Immature American Robin reaching for a berry, Little Emigration Canyon, Morgan County, UtahImmature American Robin reaching for a berry – Nikon D500, f7.1, 1/250, ISO 640, +0.3 EV, Nikkor 500mm VR with 1.4x TC, natural light

While photographing some waxwings a flash of movement caught my eye and I spotted an immature American Robin reaching for a berry in a Utah Serviceberry shrub, I couldn’t help myself, I had to photograph this young bird too. In this frame I like how the young robin is about to pluck the serviceberry berry from the shrub, the bit of motion blur of the wing of the robin and the other berries in front of the robin’s chest. The young robin did eat that berry but unfortunately when it did it’s face was hidden behind the leaf that is seen on the neck of the bird in this photo.

I can see the effects of the smoky haze in the background of this photo.

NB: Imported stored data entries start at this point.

$ cat src/rtl/core/chained_hash_set_engine_top_defines.svh
// Assertion macros for the chained hash set engine.
`ifndef CHAINED_HASH_SET_ENGINE_TOP_DEFINES_SVH
`define CHAINED_HASH_SET_ENGINE_TOP_DEFINES_SVH

// Clocked assertion with asynchronous reset disable.
`define CHS_ASSERT(lbl, prop, msg) \
  lbl: assert property (@(posedge clk_i) disable iff (!rst_ni) prop) else $error(msg);

// Clocked assertion that also holds during reset.
`define CHS_ASSERT_ALWAYS(lbl, prop, msg) \
  lbl: assert property (@(posedge clk_i) prop) else $error(msg);

`endif

$ cat src/rtl/core/chs_pkg.sv
// Package with the operation codes and sequencer states of the hash set engine.
`timescale 1ns / 1ps
`default_nettype none
package chs_pkg;

  localparam int unsigned KeyW   = 64;
  localparam int unsigned KindW  = 2;
  localparam int unsigned TotalW = 9;
  localparam int unsigned MixShift = 16;

  typedef enum logic [KindW-1:0] {
    OP_ADD    = 2'd0,
    OP_QUERY  = 2'd1,
    OP_REMOVE = 2'd2,
    OP_CLEAR  = 2'd3
  } op_e;

  typedef enum logic [3:0] {
    S_IDLE,
    S_HASH,
    S_BREAD,
    S_BHEAD,
    S_NREQ,
    S_NCHK,
    S_DECIDE,
    S_FREQ,
    S_FGET,
    S_WRITE,
    S_LINK,
    S_UNLINK,
    S_RESP
  } state_e;

endpackage
`default_nettype wire

$ cat src/rtl/core/chs_bucket_sel.sv
// Key mixer and bucket index unit: a mask for power-of-two counts, else a reciprocal remainder.
`timescale 1ns / 1ps
`default_nettype none
module chs_bucket_sel #(
  parameter int unsigned BUCKETS = 64
) (
  input  wire logic                        clk_i,
  input  wire logic                        rst_ni,
  input  wire logic                        start_i,
  input  wire logic [chs_pkg::KeyW-1:0]    key_i,
  output logic                             done_o,
  output logic [$clog2(BUCKETS)-1:0]       bucket_o
);
  import chs_pkg::*;

  localparam int unsigned BW = $clog2(BUCKETS);
  localparam bit IsPow2 = ((BUCKETS & (BUCKETS - 1)) == 0);

  logic [KeyW-1:0] mix;
  assign mix = key_i ^ (key_i >> MixShift);

  if (IsPow2) begin : g_mask
    logic          done_q;
    logic [BW-1:0] bkt_q;

    always_ff @(posedge clk_i or negedge rst_ni) begin
      if (!rst_ni) begin
        done_q <= 1'b0;
      end else begin
        done_q <= start_i;
      end
    end

    always_ff @(posedge clk_i) begin
      if (start_i) begin
        bkt_q <= mix[BW-1:0];
      end
    end

    assign done_o   = done_q;
    assign bucket_o = bkt_q;
  end else begin : g_recip
    // The remainder is built over 16-bit chunks of the mixed key. Each chunk is handled as
    // a multiply by the reciprocal of the bucket count, then a subtract and one correction.
    localparam int unsigned ChunkW = 16;
    localparam int unsigned Chunks = KeyW / ChunkW;
    localparam int unsigned CW     = $clog2(Chunks);
    localparam int unsigned VW     = BW + ChunkW;
    localparam logic [31:0] Recip  = 32'((64'd1 << 32) / 64'(BUCKETS));
    logic             busy_q;
    logic             phase_q;
    logic             done_q;
    logic [CW-1:0]    cnt_q;
    logic [KeyW-1:0]  sh_q;
    logic [BW-1:0]    rem_q;
    logic [VW-1:0]    val;
    logic [VW-1:0]    val_q;
    logic [VW+31:0]   prod_q;
    logic [VW-1:0]    quot;
    logic [VW-1:0]    back;
    logic [VW-1:0]    diff;
    logic [VW-1:0]    rem_next;

    assign val      = {rem_q, sh_q[KeyW-1 -: ChunkW]};
    assign quot     = prod_q[VW+31:32];
    assign back     = quot * VW'(BUCKETS);
    assign diff     = val_q - back;
    assign rem_next = (diff >= VW'(BUCKETS)) ? diff - VW'(BUCKETS) : diff;

    always_ff @(posedge clk_i or negedge rst_ni) begin
      if (!rst_ni) begin
        busy_q  <= 1'b0;
        phase_q <= 1'b0;
        done_q  <= 1'b0;
        cnt_q   <= '0;
      end else begin
        done_q <= 1'b0;
        if (start_i) begin
          busy_q  <= 1'b1;
          phase_q <= 1'b0;
          cnt_q   <= '0;
        end else if (busy_q) begin
          phase_q <= ~phase_q;
          if (phase_q) begin
            cnt_q <= cnt_q + CW'(1);
            if (cnt_q == CW'(Chunks - 1)) begin
              busy_q <= 1'b0;
              done_q <= 1'b1;
            end
          end
        end
      end
    end

    always_ff @(posedge clk_i) begin
      if (start_i) begin
        sh_q  <= mix;
        rem_q <= '0;
      end else if (busy_q) begin
        if (!phase_q) begin
          prod_q <= (VW + 32)'(val) * (VW + 32)'(Recip);
          val_q  <= val;
        end else begin
          rem_q <= rem_next[BW-1:0];
          sh_q  <= sh_q << ChunkW;
        end
      end
    end

    assign done_o   = done_q;
    assign bucket_o = rem_q;
  end

endmodule
`default_nettype wire

$ cat config.mk
export PLATFORM = sky130hd
export DESIGN_NAME = chs_bucket_sel
export DESIGN_NICKNAME = d
export VERILOG_FILES = /design/src/rtl/core/chained_hash_set_engine_top_defines.svh /design/src/rtl/core/chs_pkg.sv /design/src/rtl/core/chs_bucket_sel.sv
export SDC_FILE = /design/constraint.sdc
export NUM_CORES = 1
export LEC_CHECK = 0
export BUFFER_PORTS_ARGS = -buffer_cell sky130_fd_sc_hd__buf_2
export CELL_PAD_IN_SITES_DETAIL_PLACEMENT = 1
export CELL_PAD_IN_SITES_GLOBAL_PLACEMENT = 2
export CORE_UTILIZATION = 10
export CTS_BUF_LIST = sky130_fd_sc_hd__clkbuf_4
export DETAILED_ROUTE_END_ITERATION = 10
export PLACE_DENSITY_LB_ADDON = 0.2
export SLEW_MARGIN = 30
export SYNTH_ARGS = -nofsm -noshare
export SYNTH_HDL_FRONTEND = slang
export SYNTH_SLANG_ARGS = --single-unit
export TNS_END_PERCENT = 20
$ cat constraint.sdc
create_clock -name clk_i -period 1.15 [get_ports clk_i]
set_input_delay 0.23 -clock clk_i [delete_from_list [all_inputs] [get_ports clk_i]]
set_output_delay 0.23 -clock clk_i [all_outputs]
set_load 0.02 [all_outputs]
* Word level (Yosys, flattened, before mapping)
Index checks and enable logic that the tools add are counted.
Cells by class: bitwise logic cells 1
Operators by type and width (number):
- $xor 6x6->6 | 1
Word-level totals: bits in registers 7, input port bits 67, output and inout port bits 7

* Depth between registers and ports, before layout
Gate-level depths: netlist (run 1).
word-level depth 1, mapped depth 1, mapped depth without buffers 1

* Worst setup path before layout (run 1)
Ideal clock, no wire load.
path kind reg-to-output, from register g_mask.bkt_q[0] (netlist: bucket_o[0]), to output port bucket_o[0], arrival 449 ps, required time 920 ps, path slack 471 ps, stages on the path, launching flop included 1, path buffers 0, path through edfxtp_1
RTL lines:
- start, declared | line chs_bucket_sel.sv:24 | logic [BW-1:0] bkt_q;
- start signal, assigned | line chs_bucket_sel.sv:36 | bkt_q <= mix[BW-1:0];
- end, declared | line chs_bucket_sel.sv:12 | output logic [$clog2(BUCKETS)-1:0] bucket_o
No word-level cell between the ends.

* Worst setup path in the final report (run 1)
from register g_mask.bkt_q[0] (netlist: bucket_o[0]), to output port bucket_o[0]
No word-level cell between the ends.

==> results of run 1 <==
==> where the power goes <==
group	switching, W	leakage (nW)	total [W]	internal, W
logic	0.0000587	0.112	0.000102	0.0000430
registers	0.00000514	0.0704	0.000311	0.000306
clock network	0.0000909	0.0184	0.000247	0.000156
==> synthesized netlist by cell type, drive strengths merged <==
| cell type | n |
|---|---|
| edfxtp | 6 |
| xor2 | 6 |
| dfrtp | 1 |
==> path summary, 6_finish.rpt <==
path / slack [ps] / end
worst max-delay path: 140 / bucket_o[0]
worst min-delay path: 210 / done_o$_DFF_PN0_
min in group asynchronous: 290 / done_o$_DFF_PN0_
max in group asynchronous: 780 / done_o$_DFF_PN0_
==> final cells by class <==
type / instances / area (um^2)
fillers: 282 / 2010
well taps: 30 / 37.5
multi-input cells: 6 / 52.6
clock buffers: 4 / 30.0
repair buffers: 22 / 115
flip-flops and latches: 7 / 205
==> metrics by stage <==
step / instance area [um^2] / total power [W]
final: 440 / 0.000660
after global routing: 440 / 0.000693
after CTS: 440 / 0.000679
after detailed placement: 400 / 0.000418
after global placement: 400 / 0.000415
after floorplan: 258 / 0.000362
==> per-layer routing <==
| metal | wire [um] | GRT usage [%] |
|---|---|---|
| met5 | 0 | 0 |
| met4 | 0 | 3.95 |
| met3 | 75 | 3.77 |
| met2 | 286 | 6.54 |
| met1 | 209 | 3.79 |
==> sequential cells by signal, summed over array words and instances (netlist names) <==
signal and cells:
done_o 1, bucket_o 6
==> logic make-up after synthesis <==
family    count (synthesis)  share of synthesized area [%]
xor+xnor                  6                           20.4
flops                     7                           79.6
==> run_results.csv, run 1 <==
group,metric,value,unit
placed_design,place_ws,403,ps
die,initial_core_util,10.5,%
setup_path,cp_max_fo,1,
logic_synthesis,syn-num-nets,80,
clocking,clockRootBuffer,"clkbuf_4",
setup_path,path_class,"flop to primary output",
cells_and_area,finalNonFillerCells,69,
clocking,ctsResizeCount,0,
clocking,cts_setup_buffers,0,
timing,fin_tns_setup,0,ps
setup_path,required,920,ps
logic_synthesis,yosys-top-cells-area,"edfxtp_1, xor2_1, dfrtp_1",
clocking,cts.sinks,7,
logic_synthesis,postSynthAreaPerCell,19.8,um^2
placed_design,placed_cells,64,
cells_and_area,n_antenna_cell,0,
die,design.core.area,2450,um^2
timing,period_share,87.5,%
route,viasPerCell,2.75,
setup_path,cp.depth,1,
setup_path,startpoint,"bucket_o[0]$_DFFE_PP_",
logic_synthesis,yosysUniqueCellTypes,3,
cells_and_area,final_common_cell,"buf_2",
logic_synthesis,synth_seq_area_share,79.6,%
die,die_w,52.8,um
timing,maxSlewViolCount,0,
timing,finalSetupViolations,0,
grt,grt.total_usage,4.49,%
setup_path,cp_slowest_cell,"edfxtp_1",
route,drtIter0Drc,1,
clocking,cts_hold_buf,1,
cells_and_area,final_cell_mix,"buf_2, xor2_1, edfxtp_1",
die,die_h,52.8,um
cells_and_area,drive_above_1_share,64.1,%
timing,fmax,994,MHz
timing,hold_viol,0,
logic_synthesis,yosys.area.top_type,"edfxtp_1",
timing,fin_ws,144,ps
setup_path,startpoint_type,"flop",
grt,grt_overflow,0,
timing,period_minus_slack,1010,ps
cells_and_area,post-route-util,17.9,%
placed_design,gp_congestion,0.522,
setup_path,cpPeakStageDelay,360,ps
worst_hold_path,hold_path.startpoint,"start_i",
timing,maxSlewHeadroom,88.8,%
worst_hold_path,hp-class,"input port to flop",
grt,grt_pass1_vias,173,
grt,grt_max_degree,8,
clocking,path_clk_slew,60,ps
power_and_ir_drop,p_leak,0.201,nW
cells_and_area,nNetsFinal,107,
die,pin_count,74,
cells_and_area,areaGrowthSynthToFinish,70.9,%
setup_path,crit_path_cell_trace,"buf_2",
power_and_ir_drop,ir_drop,0.383,mV
worst_hold_path,hold_depth,1,
setup_path,path_delay_family,"flip-flops",
power_and_ir_drop,powerDensity,1500,nW/um^2
logic_synthesis,syn_inst,13,
route,vias,190,
clocking,cts_tree,"done",
setup_path,crit_path_end_kind,"primary output",
placed_design,io_buffers,21,
die,row_count,18,
route,wire_per_inst,8.28,um
grt,antenna_found_initial,0,
clocking,numCtsBuffers,3,
die,die_area,2780,um^2
route,routed_wl,571,um
flow_run,drv_cap,0,
timing,rsz0062_at_grt,"false",
clocking,clockBufferDepth,2,
setup_path,critical_path_arrival,780,ps
logic_synthesis,synth_area,258,um^2
run_status,outcome,"finished clean",
clocking,htree_levels,1,
route,antenna_left,0,
logic_synthesis,netlist.area_leader.share,69.9,%
timing,worst_slew_pin_slew,168,ps
logic_synthesis,synth-seq-cells,7,
route,first_pass_iters,2,
logic_synthesis,yosys_warnings,0,
timing,worst_hold_slack,207,ps
route,drc,0,
setup_path,crit_buf_inv,1,
grt,grt_pass1_wl,759,um
(Power assumes the default switching activity.)
==> run 2: changes to the inputs <==
--- a/config.mk
+++ b/config.mk
@@ -5,12 +5,13 @@
 export SDC_FILE = /design/constraint.sdc
 export NUM_CORES = 1
 export LEC_CHECK = 0
-export BUFFER_PORTS_ARGS = -buffer_cell sky130_fd_sc_hd__buf_2
+export ABC_CLOCK_PERIOD_IN_PS = 850
 export CELL_PAD_IN_SITES_DETAIL_PLACEMENT = 1
 export CELL_PAD_IN_SITES_GLOBAL_PLACEMENT = 2
-export CORE_UTILIZATION = 10
+export CORE_UTILIZATION = 19
 export CTS_BUF_LIST = sky130_fd_sc_hd__clkbuf_4
 export DETAILED_ROUTE_END_ITERATION = 10
+export DONT_BUFFER_PORTS = 1
 export PLACE_DENSITY_LB_ADDON = 0.2
 export SLEW_MARGIN = 30
 export SYNTH_ARGS = -nofsm -noshare
==> constraint.sdc (replaced) <==
create_clock -name clk_i -period 0.85 [get_ports clk_i]
set_input_delay 0.17 -clock clk_i [delete_from_list [all_inputs] [get_ports clk_i]]
set_output_delay 0.17 -clock clk_i [all_outputs]
set_load 0.02 [all_outputs]
==> run_results.csv, run 2 (synthesis results as in run 1) <==
group,metric,value,unit
setup_path,crit_path_end_kind,"primary output",
run_status,outcome,"complete, but fails checks",
timing,fin_tns_setup,-215,ps
grt,grt_max_degree,8,
power_and_ir_drop,powerDensity,2510,nW/um^2
clocking,clockBufferDepth,2,
cells_and_area,fill_cells,130,
timing,worst_hold_slack,34.0,ps
timing,maxSlewViolCount,0,
route,vias,127,
cells_and_area,largest_register_ffs,6,
setup_path,cp_max_fo,1,
placed_design,detailed_place_hpwl,288,um
clocking,path_clk_slew,50,ps
route,drc,0,
clocking,cts.sinks,7,
setup_path,startpoint,"bucket_o[4]$_DFFE_PP_",
grt,met2_usage,8.75,%
cells_and_area,n_antenna_cell,0,
route,drtIter0Drc,1,
die,die_w,38.8,um
timing,fin_ws,-43.6,ps
grt,grt_pass1_vias,139,
timing,rsz0062_at_grt,"true",
clocking,clockRootBuffer,"clkbuf_4",
flow_run,drv_cap,0,
cells_and_area,areaGrowthSynthToFinish,26.7,%
cells_and_area,drive_above_1_share,26.3,%
die,die_area,1510,um^2
die,pin_count,74,
timing,fmax,1120,MHz
timing,hold_viol,0,
placed_design,placed_cells,27,
die,row_count,12,
clocking,htree_levels,1,
worst_hold_path,hp-class,"input port to flop",
placed_design,gp_congestion,0.525,
route,first_pass_iters,2,
grt,antenna_found_initial,0,
die,die_h,38.8,um
setup_path,required,680,ps
run_status,violations,"setup timing",
grt,grt_overflow,0,
route,routed_wl,382,um
die,design.core.area,1190,um^2
grt,use_met3,4.05,%
setup_path,cp.depth,0,
route,antenna_left,0,
cells_and_area,post-route-util,27.5,%
die,initial_core_util,21.7,%
route,viasPerCell,3.85,
cells_and_area,seq_area,206,um^2
timing,finalSetupViolations,7,
cells_and_area,nNetsFinal,87,
cells_and_area,multiInputGateArea,52.6,um^2
clocking,cts_tree,"done",
cells_and_area,finalNonFillerCells,33,
power_and_ir_drop,p_leak,0.122,nW
setup_path,startpoint_type,"flop",
power_and_ir_drop,ir_drop,0.526,mV
grt,gr-usage-met1,6.05,%
grt,grt.busiest_layer,"met2",
timing,worst_slew_pin_slew,212,ps
placed_design,io_buffers,0,
timing,maxSlewHeadroom,85.9,%
clocking,numCtsBuffers,3,
timing,period_share,105,%
timing,period_minus_slack,894,ps
setup_path,cp-endpoint,"bucket_o[4]",
setup_path,path_class,"flop to primary output",
grt,grt.total_usage,6.51,%
cells_and_area,final_cell_mix,"xor2_1, edfxtp_1, clkbuf_4",
grt,grt_pass1_wl,558,um
route,wire_per_inst,11.6,um
setup_path,critical_path_arrival,720,ps
==> run 2: final cells by class <==
cell class | count | area share (%)
Sequential cell | 7 | 63.2
Multi-Input combinational cell | 6 | 16.1
Clock buffer | 4 | 9.20
Timing Repair Buffer | 2 | 6.13
Tap cell | 14 | 5.36
==> run 2: timing repair <==
action | CTS | global route
endpoints found under the hold margin | 2 | 0
setup endpoints to repair | 7 | 7
hold buffers | 2 | 0
setup buffers | 0 | 0
pin swaps | 0 | 0
resized for setup | 0 | 1
==> run 2: worst min path at each step <==
stage,startpoint,to,slack [ps],cells after the start
floorplan,rst_ni,done_o$_DFF_PN0_,-130,0
global route,start_i,bucket_o[4]$_DFFE_PP_,20,0
global placement,rst_ni,done_o$_DFF_PN0_,-130,0
CTS,start_i,bucket_o[4]$_DFFE_PP_,30,0
detailed placement,rst_ni,done_o$_DFF_PN0_,-130,0
finish,start_i,bucket_o[4]$_DFFE_PP_,30,0
==> run 2: where the power goes <==
group          internal, W  total [W]  switching, W
clock network     0.000210   0.000325      0.000115
logic            0.0000180  0.0000257    0.00000770
registers         0.000418   0.000470     0.0000521
==> run 2: through the flow <==
step	power [W]	cell area (um^2)	setup WS, ps
2_1_floorplan	0.000490	258	231
3_3_place_gp	0.000496	275	218
3_5_place_dp	0.000496	275	214
4_1_cts	0.000842	325	-57.7
5_1_grt	0.000870	327	-69.2
6_report	0.000821	327	-43.6
==> run 2: per-layer routing <==
metal  share of wire (%)  vias to the layer above
met2                  51                       12
met4                   0                        0
li1                    -                       56
met5                   0                        -
met1                  35                       59
met3                  13                        0
==> run 3: changes to the inputs <==
--- a/config.mk
+++ b/config.mk
@@ -5,12 +5,13 @@
 export SDC_FILE = /design/constraint.sdc
 export NUM_CORES = 1
 export LEC_CHECK = 0
-export ABC_CLOCK_PERIOD_IN_PS = 850
+export ABC_CLOCK_PERIOD_IN_PS = 900
 export CELL_PAD_IN_SITES_DETAIL_PLACEMENT = 1
 export CELL_PAD_IN_SITES_GLOBAL_PLACEMENT = 2
-export CORE_UTILIZATION = 19
+export CORE_AREA = 2 2 39 41
 export CTS_BUF_LIST = sky130_fd_sc_hd__clkbuf_4
 export DETAILED_ROUTE_END_ITERATION = 10
+export DIE_AREA = 0 0 41 43
 export DONT_BUFFER_PORTS = 1
 export PLACE_DENSITY_LB_ADDON = 0.2
 export SLEW_MARGIN = 30
==> constraint.sdc (replaced) <==
create_clock -name clk_i -period 0.9 [get_ports clk_i]
set_input_delay 0.18 -clock clk_i [delete_from_list [all_inputs] [get_ports clk_i]]
set_output_delay 0.18 -clock clk_i [all_outputs]
set_load 0.02 [all_outputs]
==> run_results.csv, run 3 (synthesis results as in run 1) <==
group,metric,value,unit
run_status,outcome,"complete, but fails checks",
run_status,violations,"setup timing",
route,viasPerCell,3.86,
timing,worst_slew_pin_slew,216,ps
timing,maxSlewViolCount,0,
route,routed_wl,433,um
grt,grt_pass1_vias,157,
timing,rsz0062_at_grt,"true",
placed_design,gp_congestion,0.467,
clocking,clockRootBuffer,"clkbuf_4",
route,first_pass_iters,2,
route,dr_wl_met2,217,um
setup_path,startpoint_type,"flop",
route,drtIter0Drc,1,
die,row_count,14,
power_and_ir_drop,p_switching,0.000169,W
cells_and_area,design_area,329,um^2
cells_and_area,fill_cells,150,
route,met1_length,139,um
power_and_ir_drop,swShare,21.6,%
timing,maxSlewHeadroom,85.6,%
timing,finalSetupViolations,4,
power_and_ir_drop,p_int,0.000611,W
setup_path,required,720,ps
route,wire_per_inst,12.4,um
power_and_ir_drop,p_clk_share,39.7,%
clocking,path_clk_slew,50,ps
cells_and_area,final_cell_mix,"xor2_1, edfxtp_1, clkbuf_4",
timing,fmax,1100,MHz
setup_path,path_class,"flop to primary output",
flow_run,drv_cap,0,
cells_and_area,multiInputGateArea,52.6,um^2
die,die_area,1760,um^2
timing,fin_tns_setup,-16.1,ps
cells_and_area,post-route-util,23.8,%
worst_hold_path,hold_depth,0,
cells_and_area,largest_register_ffs,6,
cells_and_area,areaGrowthSynthToFinish,27.7,%
clocking,numCtsBuffers,3,
route,antenna_left,0,
setup_path,critical_path_arrival,730,ps
route,drc,0,
timing,period_minus_slack,907,ps
grt,antenna_found_initial,0,
power_and_ir_drop,pwr-share-seq,57.1,%
grt,grt_overflow,0,
cells_and_area,drive_above_1_share,26.3,%
cells_and_area,nNetsFinal,87,
route,wl_met3,76,um
die,die_w,41,um
route,vias,135,
worst_hold_path,hold_path.startpoint,"start_i",
worst_hold_path,whs_endpoint,"bucket_o[3]$_DFFE_PP_",
die,die_h,43,um
timing,period_share,101,%
clocking,cts_setup_buffers,0,
die,pin_count,74,
route,highest_layer,"met3",
power_and_ir_drop,powerDensity,2370,nW/um^2
die,design.core.area,1380,um^2
clocking,cts_tree,"done",
placed_design,place_area,278,um^2
timing,fin_ws,-6.90,ps
grt,grt.total_usage,7.46,%
power_and_ir_drop,total_power,0.000780,W
timing,hold_viol,0,
cells_and_area,n_antenna_cell,0,
grt,grt_pass1_wl,717,um
power_and_ir_drop,ir_drop,0.686,mV
worst_hold_path,hp-class,"input port to flop",
clocking,htree_levels,1,
grt,grt_max_degree,8,
cells_and_area,seq_area,206,um^2
setup_path,crit_path_end_kind,"primary output",
timing,worst_hold_slack,40.4,ps
placed_design,io_buffers,0,
power_and_ir_drop,p_leak,0.122,nW
power_and_ir_drop,pwr-share-comb,3.2,%
die,initial_core_util,18.6,%
setup_path,cp_max_fo,1,
clocking,clockBufferDepth,2,
clocking,cts.sinks,7,
==> run 3: cell counts in the layout (fill, tap and decap cells not counted) <==
Identical to the previous run, type by type.
==> run 3: how the worst max path moves through the flow <==
stage / start / end / slack (ps) / cells after the start
2_1_floorplan: bucket_o[0]$_DFFE_PP_ / bucket_o[0] / 270 / 0
3_5_place_dp: bucket_o[5]$_DFFE_PP_ / bucket_o[5] / 250 / 0
4_1_cts: bucket_o[5]$_DFFE_PP_ / bucket_o[5] / -30 / 0
6_report: bucket_o[5]$_DFFE_PP_ / bucket_o[5] / -7 / 0
3_3_place_gp: bucket_o[5]$_DFFE_PP_ / bucket_o[5] / 250 / 0
5_1_grt: bucket_o[2]$_DFFE_PP_ / bucket_o[2] / -60 / 0
==> run 3: power by group through the flow <==
stage                     sequential [W]  clock [W]  combinational, W
after floorplan                 0.000448          0         0.0000152
after global placement          0.000452          0         0.0000172
after detailed placement        0.000453          0         0.0000181
after CTS                       0.000446   0.000332         0.0000254
after global routing            0.000450   0.000359         0.0000300
final                           0.000446   0.000309         0.0000247
==> run 3: final cells by class <==
type / count / share of cell area (%)
Timing Repair Buffer: 2 / 6.08
Multi-Input combinational cell: 6 / 16.0
Tap cell: 16 / 6.08
Sequential cell: 7 / 62.7
Clock buffer: 4 / 9.13
==> run 3: routing by layer <==
layer  up-vias  global-route usage, %
met5         -                      0
met4         0                   6.00
met3         0                   10.5
met2        16                   9.06
met1        61                   5.21
li1         58                      -
==> run 3: per-stage QoR <==
step / cells / setup slack (ps)
2_1_floorplan: 13 / 271
3_3_place_gp: 29 / 253
3_5_place_dp: 29 / 250
4_1_cts: 35 / -31.1
5_1_grt: 35 / -56.2
6_report: 35 / -6.90
==> run 3: repair_timing <==
action	in CTS	in global routing
hold buffers	2	0
gates resized for setup	0	1
pin swaps	0	0
endpoints found under the setup margin	6	7
hold endpoints to repair	2	0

Immature American Robin perched on a Serviceberry shrub, Little Emigration Canyon, Morgan County, UtahImmature American Robin perched on a Serviceberry shrub – Nikon D500, f7.1, 1/250, ISO 640, +0.3 EV, Nikkor 500mm VR with 1.4x TC, natural light

I can also see the effect of the smoky haze in this image of the immature American Robin perched on another part of the serviceberry shrub. I don’t mind the effect so much but it is there. I’m glad though that it didn’t seem to affect the coloration of the robin or the lovely speckled chest these immature robins have.

Immature American Robin resting in an Aspen tree, Little Emigration Canyon, Morgan County, UtahImmature American Robin resting in an Aspen tree – Nikon D500, f7.1, 1/400, ISO 640, Nikkor 500mm VR with 1.4x TC, natural light

I spotted another immature American Robin resting while tucked into the leaves of a nearby aspen and I also couldn’t resist photographing it. I can see a touch of the effect of the smoky haze on the aspen leaves.

I’m glad I took the time to photograph these immature American Robins, they are as unique and beautiful in my eyes as any other bird, I am passionate about them all. The smoky haze is what it is.

Life is good.

Mia

9 Comments

  1. Pepe Forte August 8, 2018 at 12:17 pm

    I don’t know…maybe the smokey haze you mention might have served to enhance the detail in the robin. Anyway, I don’t see it as a detriment to these terrific images at all. Thanks Mia.

  2. Elephants Child August 7, 2018 at 3:57 pm

    That smoky haze is incredibly pervasive. In Pollyanna mode I have noticed it makes for some incredible sunsets – but prefer NOT to be able to see the air I breathe.
    Love the robins, and that speckled chest is delightful.

  3. Laura August 7, 2018 at 11:34 am

    Beautiful photos! Robins are amazing birds – hard working, great parents. I hope the smoke clears up quickly.

  4. GRACE COHEN August 7, 2018 at 10:39 am

    Love the intimacy you’ve captured in these beautiful shots of immature robins, Mia!

  5. April Olson August 7, 2018 at 9:36 am

    Beautiful. The last robin has a dark coloration.

  6. Marty K August 7, 2018 at 9:06 am

    Those Serviceberries are getting a workout! I’ve always loved the “freckles” on immature Robins.

  7. Patty Chadwick August 7, 2018 at 8:29 am

    Nice…especially like the first with the graceful curve of the body…raised several
    Robins when I couldn’t get them adopted, as Mature Robins will ususlly do…i think they are very pretty birds..especially the spotted young ones….

  8. Bob mcpherson August 7, 2018 at 6:42 am

    Cool. Photos Mia.

  9. Liz Cormack August 7, 2018 at 5:34 am

    Beautiful photos regardless of the smoky haze. I hope your headache was short-lived.